RECORDS SUPPLIED:
* * * * * * * * *
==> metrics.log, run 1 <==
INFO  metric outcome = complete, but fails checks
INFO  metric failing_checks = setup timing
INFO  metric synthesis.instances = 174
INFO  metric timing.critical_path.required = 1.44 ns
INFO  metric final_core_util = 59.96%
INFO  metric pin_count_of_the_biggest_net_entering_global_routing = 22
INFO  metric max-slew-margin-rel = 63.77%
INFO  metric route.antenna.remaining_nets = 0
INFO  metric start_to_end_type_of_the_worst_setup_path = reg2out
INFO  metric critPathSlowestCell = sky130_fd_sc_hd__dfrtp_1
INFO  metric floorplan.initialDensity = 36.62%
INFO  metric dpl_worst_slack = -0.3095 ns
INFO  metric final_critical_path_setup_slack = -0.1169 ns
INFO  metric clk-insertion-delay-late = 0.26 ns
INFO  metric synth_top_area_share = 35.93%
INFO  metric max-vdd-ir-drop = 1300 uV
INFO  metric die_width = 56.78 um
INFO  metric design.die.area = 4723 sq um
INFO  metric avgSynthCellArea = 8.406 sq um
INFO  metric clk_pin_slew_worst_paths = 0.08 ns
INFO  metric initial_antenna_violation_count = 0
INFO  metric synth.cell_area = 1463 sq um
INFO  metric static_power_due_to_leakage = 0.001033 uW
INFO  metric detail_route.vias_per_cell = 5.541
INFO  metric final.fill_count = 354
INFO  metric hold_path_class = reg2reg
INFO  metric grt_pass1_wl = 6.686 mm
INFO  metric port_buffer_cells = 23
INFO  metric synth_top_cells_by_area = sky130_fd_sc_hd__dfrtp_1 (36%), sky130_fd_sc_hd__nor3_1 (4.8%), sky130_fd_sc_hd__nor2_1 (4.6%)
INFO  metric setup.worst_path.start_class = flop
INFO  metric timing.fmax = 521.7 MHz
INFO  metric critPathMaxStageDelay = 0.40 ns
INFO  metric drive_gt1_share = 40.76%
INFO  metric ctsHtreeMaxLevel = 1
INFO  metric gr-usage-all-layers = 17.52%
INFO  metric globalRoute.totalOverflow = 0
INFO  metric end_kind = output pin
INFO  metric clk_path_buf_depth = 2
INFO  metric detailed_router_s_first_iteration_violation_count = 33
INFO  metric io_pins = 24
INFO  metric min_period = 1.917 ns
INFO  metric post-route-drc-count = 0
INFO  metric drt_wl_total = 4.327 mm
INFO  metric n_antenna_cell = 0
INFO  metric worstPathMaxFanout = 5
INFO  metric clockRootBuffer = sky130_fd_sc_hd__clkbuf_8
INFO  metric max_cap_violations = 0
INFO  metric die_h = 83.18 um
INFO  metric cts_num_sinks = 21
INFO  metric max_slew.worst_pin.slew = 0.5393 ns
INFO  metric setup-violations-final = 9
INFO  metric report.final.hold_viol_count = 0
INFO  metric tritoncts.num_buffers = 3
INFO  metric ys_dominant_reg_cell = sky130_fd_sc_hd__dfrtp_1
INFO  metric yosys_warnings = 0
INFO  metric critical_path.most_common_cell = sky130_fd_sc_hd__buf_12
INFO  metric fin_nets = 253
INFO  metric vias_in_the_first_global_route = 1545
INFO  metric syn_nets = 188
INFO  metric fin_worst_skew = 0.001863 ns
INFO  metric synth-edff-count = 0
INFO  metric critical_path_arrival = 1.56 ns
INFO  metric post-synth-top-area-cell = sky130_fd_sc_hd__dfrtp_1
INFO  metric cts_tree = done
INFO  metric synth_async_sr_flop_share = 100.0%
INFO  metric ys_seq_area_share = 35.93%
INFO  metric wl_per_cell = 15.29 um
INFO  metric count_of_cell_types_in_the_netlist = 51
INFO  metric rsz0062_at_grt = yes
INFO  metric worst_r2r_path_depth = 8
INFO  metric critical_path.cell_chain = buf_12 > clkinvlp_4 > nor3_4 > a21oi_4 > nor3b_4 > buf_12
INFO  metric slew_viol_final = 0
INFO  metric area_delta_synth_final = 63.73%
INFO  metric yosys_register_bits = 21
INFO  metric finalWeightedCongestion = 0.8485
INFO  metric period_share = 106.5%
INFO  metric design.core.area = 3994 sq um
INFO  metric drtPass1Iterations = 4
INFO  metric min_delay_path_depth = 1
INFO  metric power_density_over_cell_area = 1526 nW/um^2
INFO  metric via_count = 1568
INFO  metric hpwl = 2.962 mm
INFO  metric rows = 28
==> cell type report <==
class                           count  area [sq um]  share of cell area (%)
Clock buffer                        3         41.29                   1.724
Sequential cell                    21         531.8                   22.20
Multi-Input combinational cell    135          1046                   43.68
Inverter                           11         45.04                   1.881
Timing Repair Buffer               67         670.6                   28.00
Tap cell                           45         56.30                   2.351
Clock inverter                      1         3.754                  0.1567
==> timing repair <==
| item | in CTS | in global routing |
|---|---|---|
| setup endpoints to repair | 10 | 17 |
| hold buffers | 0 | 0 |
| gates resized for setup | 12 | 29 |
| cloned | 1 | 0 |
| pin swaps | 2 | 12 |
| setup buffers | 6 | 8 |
* * * * * * * * *
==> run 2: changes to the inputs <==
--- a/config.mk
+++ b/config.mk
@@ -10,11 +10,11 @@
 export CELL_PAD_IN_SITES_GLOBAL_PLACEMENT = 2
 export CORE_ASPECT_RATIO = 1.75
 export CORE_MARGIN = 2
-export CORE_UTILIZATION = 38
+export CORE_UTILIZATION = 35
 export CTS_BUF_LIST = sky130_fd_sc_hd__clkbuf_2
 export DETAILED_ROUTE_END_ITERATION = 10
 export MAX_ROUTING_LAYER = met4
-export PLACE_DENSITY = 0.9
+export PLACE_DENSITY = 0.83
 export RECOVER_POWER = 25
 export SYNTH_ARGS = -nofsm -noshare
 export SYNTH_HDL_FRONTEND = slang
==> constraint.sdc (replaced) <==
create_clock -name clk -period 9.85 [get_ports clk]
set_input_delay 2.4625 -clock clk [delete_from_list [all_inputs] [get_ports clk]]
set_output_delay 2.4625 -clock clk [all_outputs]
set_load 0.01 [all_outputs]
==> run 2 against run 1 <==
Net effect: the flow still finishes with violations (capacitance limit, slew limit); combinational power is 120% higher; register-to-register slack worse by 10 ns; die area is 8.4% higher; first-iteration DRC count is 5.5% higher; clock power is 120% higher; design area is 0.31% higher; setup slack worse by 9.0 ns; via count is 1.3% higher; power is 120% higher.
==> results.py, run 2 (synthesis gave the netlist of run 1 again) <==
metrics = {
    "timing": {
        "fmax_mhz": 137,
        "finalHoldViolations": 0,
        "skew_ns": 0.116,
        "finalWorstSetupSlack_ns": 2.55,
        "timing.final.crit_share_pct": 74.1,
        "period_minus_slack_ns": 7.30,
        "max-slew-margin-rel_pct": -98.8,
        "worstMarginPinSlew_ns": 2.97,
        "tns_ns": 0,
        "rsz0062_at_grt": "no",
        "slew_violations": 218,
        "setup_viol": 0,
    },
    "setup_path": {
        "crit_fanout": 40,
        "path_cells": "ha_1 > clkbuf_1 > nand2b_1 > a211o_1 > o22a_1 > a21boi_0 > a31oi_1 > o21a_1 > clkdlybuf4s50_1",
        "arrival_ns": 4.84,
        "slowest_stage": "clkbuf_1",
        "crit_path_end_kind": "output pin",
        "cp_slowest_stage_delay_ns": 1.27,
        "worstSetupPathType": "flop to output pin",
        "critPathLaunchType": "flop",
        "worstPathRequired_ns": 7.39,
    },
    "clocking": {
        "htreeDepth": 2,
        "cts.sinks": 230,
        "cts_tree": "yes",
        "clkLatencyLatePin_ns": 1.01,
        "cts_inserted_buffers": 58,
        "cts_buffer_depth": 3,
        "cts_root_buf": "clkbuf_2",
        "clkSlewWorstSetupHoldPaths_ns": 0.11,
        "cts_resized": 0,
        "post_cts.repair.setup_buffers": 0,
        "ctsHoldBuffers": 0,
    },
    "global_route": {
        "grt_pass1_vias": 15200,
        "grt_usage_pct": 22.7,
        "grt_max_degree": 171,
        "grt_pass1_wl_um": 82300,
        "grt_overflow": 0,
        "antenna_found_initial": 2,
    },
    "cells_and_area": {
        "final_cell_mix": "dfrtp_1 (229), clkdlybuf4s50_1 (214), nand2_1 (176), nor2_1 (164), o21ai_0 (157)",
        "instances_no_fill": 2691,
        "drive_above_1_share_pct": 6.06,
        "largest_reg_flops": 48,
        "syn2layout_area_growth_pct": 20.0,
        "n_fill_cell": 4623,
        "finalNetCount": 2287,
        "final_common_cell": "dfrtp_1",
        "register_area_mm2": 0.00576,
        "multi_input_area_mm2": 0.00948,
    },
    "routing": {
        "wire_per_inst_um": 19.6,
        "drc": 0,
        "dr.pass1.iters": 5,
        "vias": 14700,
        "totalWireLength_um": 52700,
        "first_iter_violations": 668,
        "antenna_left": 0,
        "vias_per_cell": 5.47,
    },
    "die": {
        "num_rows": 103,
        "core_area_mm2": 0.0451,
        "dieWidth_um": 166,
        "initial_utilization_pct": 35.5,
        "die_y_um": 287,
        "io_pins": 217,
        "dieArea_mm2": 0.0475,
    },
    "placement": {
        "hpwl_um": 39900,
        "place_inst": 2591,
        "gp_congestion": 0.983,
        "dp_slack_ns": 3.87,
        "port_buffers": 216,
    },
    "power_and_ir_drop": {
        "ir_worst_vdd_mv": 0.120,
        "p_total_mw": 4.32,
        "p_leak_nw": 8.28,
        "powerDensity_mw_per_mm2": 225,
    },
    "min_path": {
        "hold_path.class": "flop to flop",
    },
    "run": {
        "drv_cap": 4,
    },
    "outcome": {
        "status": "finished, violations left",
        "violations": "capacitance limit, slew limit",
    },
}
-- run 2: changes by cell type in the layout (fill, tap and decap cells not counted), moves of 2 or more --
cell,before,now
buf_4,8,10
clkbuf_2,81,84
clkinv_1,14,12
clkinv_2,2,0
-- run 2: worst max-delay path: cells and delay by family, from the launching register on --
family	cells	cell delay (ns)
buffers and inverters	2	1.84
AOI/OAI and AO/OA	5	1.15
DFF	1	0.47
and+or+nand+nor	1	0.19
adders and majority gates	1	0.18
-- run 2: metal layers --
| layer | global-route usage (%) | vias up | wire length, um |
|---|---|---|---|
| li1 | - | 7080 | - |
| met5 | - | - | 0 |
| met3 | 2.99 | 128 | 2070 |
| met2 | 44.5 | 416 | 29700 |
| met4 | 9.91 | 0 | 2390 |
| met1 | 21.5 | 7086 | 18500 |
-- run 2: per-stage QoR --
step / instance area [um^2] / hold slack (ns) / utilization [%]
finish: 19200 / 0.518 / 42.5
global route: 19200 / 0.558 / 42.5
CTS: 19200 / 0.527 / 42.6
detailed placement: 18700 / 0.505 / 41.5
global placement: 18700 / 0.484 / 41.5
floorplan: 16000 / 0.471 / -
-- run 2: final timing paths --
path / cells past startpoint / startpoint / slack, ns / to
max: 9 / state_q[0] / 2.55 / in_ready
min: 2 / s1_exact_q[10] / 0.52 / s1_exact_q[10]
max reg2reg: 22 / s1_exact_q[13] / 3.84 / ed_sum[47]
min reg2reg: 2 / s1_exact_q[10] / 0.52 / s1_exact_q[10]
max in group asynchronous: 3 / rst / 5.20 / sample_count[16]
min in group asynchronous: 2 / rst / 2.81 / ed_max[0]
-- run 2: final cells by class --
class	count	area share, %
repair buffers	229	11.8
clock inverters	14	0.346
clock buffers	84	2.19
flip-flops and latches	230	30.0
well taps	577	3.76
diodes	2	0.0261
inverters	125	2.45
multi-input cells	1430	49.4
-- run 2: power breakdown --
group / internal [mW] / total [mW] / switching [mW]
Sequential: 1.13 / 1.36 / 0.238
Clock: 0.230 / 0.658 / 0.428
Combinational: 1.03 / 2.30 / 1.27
* * * * * * * * *
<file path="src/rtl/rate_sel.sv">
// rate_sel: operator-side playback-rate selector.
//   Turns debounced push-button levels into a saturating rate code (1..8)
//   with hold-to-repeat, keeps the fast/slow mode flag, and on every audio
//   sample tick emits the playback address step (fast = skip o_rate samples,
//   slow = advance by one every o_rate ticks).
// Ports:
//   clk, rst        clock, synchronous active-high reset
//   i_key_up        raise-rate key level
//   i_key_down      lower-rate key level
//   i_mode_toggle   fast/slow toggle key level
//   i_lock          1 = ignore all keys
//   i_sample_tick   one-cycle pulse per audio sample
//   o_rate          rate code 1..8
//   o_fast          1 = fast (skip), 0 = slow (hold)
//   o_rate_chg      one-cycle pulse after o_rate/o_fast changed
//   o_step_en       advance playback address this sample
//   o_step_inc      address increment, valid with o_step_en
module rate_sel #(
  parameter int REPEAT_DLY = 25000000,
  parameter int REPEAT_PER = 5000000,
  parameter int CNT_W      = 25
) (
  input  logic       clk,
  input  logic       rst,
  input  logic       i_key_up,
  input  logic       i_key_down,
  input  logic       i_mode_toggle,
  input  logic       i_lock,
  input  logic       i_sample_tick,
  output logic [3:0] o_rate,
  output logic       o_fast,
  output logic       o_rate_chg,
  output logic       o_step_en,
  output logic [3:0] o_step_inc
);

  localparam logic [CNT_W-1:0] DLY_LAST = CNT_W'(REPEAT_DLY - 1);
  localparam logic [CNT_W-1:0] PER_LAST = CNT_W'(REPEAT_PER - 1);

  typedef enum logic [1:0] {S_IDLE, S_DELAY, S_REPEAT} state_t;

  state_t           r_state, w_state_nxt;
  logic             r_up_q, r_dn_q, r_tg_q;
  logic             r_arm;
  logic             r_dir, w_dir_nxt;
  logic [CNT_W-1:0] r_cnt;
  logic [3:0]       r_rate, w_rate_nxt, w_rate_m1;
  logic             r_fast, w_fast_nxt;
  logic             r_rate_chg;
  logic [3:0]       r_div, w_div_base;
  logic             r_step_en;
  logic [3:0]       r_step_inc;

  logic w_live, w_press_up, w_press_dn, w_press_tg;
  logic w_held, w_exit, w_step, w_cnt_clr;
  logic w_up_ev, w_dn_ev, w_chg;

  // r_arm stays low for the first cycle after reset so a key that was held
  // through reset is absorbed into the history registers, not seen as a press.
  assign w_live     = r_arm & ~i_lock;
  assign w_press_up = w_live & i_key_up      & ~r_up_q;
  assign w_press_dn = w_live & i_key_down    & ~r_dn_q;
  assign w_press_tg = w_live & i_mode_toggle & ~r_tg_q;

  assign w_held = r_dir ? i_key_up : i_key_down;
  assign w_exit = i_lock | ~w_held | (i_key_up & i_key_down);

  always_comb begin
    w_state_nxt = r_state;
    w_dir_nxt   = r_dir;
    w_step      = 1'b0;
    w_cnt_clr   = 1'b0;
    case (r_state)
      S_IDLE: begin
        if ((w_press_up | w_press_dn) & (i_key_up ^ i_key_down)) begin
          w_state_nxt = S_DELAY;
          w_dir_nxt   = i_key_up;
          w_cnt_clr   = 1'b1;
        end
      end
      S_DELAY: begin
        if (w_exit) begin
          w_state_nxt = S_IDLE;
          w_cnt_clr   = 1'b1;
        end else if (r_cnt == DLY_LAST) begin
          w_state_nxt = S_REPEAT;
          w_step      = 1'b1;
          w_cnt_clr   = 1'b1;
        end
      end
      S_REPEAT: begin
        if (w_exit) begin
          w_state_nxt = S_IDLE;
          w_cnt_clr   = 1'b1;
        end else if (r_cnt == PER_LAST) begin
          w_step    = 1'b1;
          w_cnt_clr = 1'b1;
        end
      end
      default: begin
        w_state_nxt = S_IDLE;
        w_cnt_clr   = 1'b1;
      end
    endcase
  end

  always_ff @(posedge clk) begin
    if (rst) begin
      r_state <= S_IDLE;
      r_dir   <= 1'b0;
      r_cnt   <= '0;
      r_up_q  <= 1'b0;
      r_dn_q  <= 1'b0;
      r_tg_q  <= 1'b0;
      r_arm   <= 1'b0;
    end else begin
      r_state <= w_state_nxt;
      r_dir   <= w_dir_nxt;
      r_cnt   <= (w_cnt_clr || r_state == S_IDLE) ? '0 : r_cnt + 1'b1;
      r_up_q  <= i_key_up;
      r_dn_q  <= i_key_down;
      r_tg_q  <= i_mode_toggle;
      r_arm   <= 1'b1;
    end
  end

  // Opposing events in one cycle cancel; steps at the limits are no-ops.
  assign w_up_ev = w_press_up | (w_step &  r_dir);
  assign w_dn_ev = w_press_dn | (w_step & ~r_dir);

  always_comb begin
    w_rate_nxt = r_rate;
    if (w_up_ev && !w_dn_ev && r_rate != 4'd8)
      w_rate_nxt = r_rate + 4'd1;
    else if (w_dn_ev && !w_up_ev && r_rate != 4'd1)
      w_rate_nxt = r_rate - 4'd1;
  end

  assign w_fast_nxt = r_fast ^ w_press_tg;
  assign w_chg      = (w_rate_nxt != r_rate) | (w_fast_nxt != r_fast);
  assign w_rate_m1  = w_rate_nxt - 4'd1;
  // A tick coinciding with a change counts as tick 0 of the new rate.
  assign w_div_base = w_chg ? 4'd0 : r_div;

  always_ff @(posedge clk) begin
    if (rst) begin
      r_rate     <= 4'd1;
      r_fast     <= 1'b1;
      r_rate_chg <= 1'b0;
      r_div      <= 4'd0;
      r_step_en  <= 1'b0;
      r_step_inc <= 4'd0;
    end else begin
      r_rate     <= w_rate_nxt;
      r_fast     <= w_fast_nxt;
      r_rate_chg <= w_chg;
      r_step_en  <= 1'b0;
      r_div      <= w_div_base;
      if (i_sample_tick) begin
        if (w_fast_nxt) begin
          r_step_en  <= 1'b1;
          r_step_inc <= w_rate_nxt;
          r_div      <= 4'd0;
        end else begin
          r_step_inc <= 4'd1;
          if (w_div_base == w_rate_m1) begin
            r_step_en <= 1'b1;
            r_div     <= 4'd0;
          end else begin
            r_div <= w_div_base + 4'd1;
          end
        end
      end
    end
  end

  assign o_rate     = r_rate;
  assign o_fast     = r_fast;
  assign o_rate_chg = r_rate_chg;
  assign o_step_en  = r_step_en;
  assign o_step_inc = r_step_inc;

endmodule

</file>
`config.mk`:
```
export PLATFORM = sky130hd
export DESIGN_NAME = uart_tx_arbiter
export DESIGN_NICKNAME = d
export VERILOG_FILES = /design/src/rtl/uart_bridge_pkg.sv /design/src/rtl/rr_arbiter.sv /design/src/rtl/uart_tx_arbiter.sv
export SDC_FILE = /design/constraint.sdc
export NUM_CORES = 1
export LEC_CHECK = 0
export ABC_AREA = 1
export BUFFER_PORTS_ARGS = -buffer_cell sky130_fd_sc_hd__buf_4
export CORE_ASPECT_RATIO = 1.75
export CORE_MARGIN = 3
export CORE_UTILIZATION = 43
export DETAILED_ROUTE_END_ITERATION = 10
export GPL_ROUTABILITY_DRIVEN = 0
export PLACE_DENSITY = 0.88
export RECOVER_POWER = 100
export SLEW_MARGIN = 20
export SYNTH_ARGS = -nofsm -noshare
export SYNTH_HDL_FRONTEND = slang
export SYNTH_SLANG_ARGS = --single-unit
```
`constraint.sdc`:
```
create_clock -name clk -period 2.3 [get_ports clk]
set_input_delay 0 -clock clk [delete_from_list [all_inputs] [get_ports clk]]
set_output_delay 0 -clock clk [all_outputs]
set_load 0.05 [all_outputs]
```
* * * * * * * * *
Find all the lines with "layers" in the data and copy them.

INFO  metric gr-usage-all-layers = 17.52%
-- run 2: metal layers --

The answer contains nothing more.